◆ **SOURCE INFORMATION**:
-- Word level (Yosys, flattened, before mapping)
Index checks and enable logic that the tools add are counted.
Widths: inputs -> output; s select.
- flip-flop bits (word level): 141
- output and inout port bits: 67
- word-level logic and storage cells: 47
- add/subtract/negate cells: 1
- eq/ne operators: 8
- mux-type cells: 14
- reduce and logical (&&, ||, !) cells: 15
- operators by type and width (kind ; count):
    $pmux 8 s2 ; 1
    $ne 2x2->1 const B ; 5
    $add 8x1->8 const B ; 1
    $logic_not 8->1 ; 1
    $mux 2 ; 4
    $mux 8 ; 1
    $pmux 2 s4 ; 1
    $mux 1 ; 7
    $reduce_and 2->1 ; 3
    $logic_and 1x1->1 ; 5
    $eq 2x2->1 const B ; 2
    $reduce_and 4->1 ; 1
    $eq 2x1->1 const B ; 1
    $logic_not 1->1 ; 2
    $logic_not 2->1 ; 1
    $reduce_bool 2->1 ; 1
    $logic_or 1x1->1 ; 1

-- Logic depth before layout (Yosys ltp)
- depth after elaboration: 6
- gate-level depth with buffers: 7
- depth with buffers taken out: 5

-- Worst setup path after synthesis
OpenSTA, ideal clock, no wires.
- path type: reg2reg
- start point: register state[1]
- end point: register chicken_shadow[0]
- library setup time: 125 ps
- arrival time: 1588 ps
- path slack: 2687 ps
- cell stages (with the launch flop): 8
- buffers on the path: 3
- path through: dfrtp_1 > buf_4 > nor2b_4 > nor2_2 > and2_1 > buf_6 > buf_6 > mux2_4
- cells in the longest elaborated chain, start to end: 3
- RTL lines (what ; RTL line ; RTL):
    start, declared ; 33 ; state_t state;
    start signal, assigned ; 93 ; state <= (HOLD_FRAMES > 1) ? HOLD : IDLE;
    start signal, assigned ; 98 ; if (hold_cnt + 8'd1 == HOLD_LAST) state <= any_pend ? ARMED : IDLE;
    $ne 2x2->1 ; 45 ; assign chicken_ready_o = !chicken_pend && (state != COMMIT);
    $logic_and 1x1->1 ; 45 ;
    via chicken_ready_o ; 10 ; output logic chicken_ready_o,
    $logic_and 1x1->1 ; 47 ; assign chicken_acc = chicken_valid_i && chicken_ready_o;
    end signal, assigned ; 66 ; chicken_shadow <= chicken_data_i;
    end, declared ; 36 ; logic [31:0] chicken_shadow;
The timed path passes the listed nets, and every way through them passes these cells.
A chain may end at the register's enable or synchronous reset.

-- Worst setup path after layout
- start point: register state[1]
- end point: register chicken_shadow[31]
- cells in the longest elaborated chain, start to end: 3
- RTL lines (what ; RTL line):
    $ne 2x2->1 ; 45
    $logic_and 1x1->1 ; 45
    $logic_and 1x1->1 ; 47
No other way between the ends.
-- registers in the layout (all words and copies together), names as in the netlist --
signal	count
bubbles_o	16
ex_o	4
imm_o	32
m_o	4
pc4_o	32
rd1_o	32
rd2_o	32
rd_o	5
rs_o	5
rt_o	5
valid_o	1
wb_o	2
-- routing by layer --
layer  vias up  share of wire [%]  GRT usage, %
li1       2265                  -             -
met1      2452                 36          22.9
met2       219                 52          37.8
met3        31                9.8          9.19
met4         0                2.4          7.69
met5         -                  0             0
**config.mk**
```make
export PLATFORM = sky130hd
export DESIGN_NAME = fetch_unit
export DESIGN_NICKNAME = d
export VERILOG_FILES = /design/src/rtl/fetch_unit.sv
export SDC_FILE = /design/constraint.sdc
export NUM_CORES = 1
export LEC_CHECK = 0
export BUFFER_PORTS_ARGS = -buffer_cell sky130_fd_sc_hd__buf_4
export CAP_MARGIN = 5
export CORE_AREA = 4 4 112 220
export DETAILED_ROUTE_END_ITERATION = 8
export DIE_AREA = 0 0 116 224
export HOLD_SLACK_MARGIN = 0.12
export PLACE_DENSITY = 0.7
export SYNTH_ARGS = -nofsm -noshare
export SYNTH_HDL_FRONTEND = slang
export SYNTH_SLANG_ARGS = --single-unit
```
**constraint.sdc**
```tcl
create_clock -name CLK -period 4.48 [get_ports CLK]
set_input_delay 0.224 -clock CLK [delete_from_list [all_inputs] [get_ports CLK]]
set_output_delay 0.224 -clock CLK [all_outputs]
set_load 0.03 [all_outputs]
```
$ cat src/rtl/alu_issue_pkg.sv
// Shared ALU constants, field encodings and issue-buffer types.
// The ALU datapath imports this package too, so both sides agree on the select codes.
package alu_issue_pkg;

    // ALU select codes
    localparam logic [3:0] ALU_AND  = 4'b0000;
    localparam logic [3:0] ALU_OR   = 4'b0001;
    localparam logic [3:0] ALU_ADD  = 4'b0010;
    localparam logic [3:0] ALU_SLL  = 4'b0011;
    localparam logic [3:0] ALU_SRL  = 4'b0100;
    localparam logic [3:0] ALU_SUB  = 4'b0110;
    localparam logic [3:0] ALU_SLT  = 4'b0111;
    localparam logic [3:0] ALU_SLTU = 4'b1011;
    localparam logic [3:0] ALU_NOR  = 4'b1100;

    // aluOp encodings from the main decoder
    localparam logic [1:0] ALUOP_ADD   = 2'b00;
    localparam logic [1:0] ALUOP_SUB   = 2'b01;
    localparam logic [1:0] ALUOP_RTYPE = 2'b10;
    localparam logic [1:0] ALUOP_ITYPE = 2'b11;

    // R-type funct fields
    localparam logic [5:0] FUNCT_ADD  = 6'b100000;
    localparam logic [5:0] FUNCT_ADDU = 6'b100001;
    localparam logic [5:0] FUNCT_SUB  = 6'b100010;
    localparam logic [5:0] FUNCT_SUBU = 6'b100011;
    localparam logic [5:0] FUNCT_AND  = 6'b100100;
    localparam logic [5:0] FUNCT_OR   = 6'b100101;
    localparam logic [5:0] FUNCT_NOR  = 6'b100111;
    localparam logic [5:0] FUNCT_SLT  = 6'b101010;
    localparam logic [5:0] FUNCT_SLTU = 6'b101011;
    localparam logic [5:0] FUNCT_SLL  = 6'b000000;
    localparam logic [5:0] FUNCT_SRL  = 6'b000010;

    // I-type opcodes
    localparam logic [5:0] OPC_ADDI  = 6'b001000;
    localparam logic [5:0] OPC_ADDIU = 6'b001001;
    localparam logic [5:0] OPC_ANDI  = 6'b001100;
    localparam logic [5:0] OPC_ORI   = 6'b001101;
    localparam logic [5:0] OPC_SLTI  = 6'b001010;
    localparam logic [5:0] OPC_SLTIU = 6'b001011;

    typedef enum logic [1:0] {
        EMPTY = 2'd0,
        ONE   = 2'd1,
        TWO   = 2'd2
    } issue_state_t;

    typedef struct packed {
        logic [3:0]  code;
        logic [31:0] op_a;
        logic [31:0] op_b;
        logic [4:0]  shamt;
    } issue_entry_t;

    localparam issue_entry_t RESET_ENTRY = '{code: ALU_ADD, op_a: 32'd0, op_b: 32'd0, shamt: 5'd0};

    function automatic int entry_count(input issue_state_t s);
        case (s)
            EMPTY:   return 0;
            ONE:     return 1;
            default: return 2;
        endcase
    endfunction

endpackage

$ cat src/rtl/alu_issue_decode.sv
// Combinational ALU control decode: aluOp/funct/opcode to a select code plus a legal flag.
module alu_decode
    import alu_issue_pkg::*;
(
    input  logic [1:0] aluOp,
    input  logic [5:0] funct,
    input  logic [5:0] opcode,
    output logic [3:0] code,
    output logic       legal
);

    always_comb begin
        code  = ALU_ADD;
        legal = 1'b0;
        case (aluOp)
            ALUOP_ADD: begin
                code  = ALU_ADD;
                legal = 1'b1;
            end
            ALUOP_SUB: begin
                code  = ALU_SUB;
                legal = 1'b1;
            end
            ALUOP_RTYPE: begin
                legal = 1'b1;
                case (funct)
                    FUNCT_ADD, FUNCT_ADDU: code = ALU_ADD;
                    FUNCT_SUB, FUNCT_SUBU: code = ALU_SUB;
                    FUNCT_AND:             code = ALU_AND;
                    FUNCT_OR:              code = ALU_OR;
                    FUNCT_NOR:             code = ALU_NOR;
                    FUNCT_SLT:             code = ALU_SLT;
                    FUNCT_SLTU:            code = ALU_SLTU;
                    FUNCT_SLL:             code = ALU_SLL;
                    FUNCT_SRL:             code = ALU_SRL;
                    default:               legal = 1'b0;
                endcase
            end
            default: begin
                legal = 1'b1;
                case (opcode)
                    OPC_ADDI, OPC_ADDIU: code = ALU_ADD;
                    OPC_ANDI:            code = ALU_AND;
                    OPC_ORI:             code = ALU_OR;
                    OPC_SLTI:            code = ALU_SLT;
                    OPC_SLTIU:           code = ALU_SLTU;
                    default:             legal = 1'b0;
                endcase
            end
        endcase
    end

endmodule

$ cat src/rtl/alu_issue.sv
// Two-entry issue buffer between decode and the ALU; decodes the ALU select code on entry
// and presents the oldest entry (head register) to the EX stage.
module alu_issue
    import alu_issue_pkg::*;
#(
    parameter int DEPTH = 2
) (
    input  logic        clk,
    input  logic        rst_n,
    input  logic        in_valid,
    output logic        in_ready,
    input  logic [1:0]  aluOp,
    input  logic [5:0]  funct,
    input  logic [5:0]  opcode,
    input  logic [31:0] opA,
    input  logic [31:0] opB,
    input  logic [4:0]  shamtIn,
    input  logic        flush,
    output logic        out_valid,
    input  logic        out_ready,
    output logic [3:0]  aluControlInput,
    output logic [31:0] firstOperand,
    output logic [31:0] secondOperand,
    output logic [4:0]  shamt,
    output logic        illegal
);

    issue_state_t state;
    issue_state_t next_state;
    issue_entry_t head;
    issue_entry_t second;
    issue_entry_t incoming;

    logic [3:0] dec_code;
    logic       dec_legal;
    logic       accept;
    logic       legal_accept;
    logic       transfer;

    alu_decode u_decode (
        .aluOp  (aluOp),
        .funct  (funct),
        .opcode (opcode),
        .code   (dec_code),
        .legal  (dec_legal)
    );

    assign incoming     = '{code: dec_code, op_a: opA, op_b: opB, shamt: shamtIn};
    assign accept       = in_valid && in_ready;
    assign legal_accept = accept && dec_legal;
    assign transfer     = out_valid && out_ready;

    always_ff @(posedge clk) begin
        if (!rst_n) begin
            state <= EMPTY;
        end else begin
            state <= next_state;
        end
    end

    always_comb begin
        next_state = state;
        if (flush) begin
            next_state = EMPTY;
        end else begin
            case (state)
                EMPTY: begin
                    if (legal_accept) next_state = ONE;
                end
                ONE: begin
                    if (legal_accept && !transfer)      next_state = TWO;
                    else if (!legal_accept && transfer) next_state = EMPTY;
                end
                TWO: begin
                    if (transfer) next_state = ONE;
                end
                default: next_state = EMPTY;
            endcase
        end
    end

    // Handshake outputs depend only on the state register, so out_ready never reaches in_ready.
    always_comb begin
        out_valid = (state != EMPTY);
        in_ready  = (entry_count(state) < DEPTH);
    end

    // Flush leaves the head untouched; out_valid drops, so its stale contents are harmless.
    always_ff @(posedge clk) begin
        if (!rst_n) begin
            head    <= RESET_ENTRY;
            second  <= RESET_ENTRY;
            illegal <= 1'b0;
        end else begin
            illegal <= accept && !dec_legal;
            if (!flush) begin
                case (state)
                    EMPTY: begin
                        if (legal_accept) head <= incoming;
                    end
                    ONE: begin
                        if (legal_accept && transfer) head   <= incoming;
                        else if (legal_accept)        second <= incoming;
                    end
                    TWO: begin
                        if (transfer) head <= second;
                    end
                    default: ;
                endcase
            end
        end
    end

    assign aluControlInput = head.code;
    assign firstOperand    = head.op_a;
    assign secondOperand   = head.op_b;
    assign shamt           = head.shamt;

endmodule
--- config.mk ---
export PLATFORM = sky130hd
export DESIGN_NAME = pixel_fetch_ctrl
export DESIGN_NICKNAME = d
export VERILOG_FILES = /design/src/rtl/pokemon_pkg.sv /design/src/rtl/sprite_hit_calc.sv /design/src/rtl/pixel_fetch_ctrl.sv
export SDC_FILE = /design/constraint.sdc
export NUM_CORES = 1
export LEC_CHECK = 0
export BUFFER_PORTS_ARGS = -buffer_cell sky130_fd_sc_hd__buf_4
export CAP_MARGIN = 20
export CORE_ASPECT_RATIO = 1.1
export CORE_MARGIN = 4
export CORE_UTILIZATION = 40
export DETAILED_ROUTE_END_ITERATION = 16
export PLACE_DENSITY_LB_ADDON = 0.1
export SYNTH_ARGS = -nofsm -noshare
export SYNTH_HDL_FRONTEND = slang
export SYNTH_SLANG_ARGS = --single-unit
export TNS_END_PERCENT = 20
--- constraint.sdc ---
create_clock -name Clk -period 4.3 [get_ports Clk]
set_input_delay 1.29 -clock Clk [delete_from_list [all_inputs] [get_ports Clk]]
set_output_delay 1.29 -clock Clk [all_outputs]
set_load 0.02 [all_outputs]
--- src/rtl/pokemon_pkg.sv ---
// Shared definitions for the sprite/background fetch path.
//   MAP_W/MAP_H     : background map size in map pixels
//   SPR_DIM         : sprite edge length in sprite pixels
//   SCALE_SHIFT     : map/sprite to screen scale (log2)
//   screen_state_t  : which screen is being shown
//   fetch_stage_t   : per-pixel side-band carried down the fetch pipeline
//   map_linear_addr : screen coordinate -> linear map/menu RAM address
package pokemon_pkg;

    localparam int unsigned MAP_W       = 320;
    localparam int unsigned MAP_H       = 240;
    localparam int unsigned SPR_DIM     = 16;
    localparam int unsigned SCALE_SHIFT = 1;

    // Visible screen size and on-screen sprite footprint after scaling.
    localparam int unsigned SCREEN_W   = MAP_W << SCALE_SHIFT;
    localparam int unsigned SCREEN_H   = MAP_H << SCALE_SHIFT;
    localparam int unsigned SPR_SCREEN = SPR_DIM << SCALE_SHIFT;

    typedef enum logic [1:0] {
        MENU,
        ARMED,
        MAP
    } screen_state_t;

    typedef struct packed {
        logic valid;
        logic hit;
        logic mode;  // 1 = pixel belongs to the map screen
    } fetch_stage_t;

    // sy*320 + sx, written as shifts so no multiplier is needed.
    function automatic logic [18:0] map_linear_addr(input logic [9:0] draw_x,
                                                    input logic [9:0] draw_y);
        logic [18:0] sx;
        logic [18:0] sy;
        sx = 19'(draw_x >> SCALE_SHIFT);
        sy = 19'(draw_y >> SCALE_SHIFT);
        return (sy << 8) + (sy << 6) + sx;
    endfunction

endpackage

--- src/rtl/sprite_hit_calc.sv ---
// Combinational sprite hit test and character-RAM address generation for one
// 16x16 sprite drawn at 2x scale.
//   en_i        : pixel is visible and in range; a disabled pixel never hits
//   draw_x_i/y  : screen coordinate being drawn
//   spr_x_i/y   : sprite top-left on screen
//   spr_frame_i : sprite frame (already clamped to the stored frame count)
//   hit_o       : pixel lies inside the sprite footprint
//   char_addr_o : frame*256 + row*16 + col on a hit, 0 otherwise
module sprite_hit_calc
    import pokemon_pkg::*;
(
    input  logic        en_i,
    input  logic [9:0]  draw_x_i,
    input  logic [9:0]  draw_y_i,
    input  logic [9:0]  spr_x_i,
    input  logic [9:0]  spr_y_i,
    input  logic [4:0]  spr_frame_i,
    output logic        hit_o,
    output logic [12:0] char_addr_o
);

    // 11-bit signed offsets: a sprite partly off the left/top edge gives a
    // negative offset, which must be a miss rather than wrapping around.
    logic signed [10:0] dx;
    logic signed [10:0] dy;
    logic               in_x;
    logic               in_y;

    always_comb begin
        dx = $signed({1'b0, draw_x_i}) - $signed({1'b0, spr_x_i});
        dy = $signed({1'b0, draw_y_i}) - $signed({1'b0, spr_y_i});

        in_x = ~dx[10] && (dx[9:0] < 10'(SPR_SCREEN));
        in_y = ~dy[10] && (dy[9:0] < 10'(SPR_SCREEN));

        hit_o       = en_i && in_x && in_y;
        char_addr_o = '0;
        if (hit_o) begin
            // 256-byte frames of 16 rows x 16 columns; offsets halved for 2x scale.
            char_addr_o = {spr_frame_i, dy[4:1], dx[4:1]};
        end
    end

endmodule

◆ **WHAT TO DO**:
Return only the part of the records above that opens with the line containing "- RTL lines (what ; RTL line ;" and closes with the line containing "1x1->1 ; 45 ;", ends included.

◆ **WRITTEN REPLY**:
- RTL lines (what ; RTL line ; RTL):
    start, declared ; 33 ; state_t state;
    start signal, assigned ; 93 ; state <= (HOLD_FRAMES > 1) ? HOLD : IDLE;
    start signal, assigned ; 98 ; if (hold_cnt + 8'd1 == HOLD_LAST) state <= any_pend ? ARMED : IDLE;
    $ne 2x2->1 ; 45 ; assign chicken_ready_o = !chicken_pend && (state != COMMIT);
    $logic_and 1x1->1 ; 45 ;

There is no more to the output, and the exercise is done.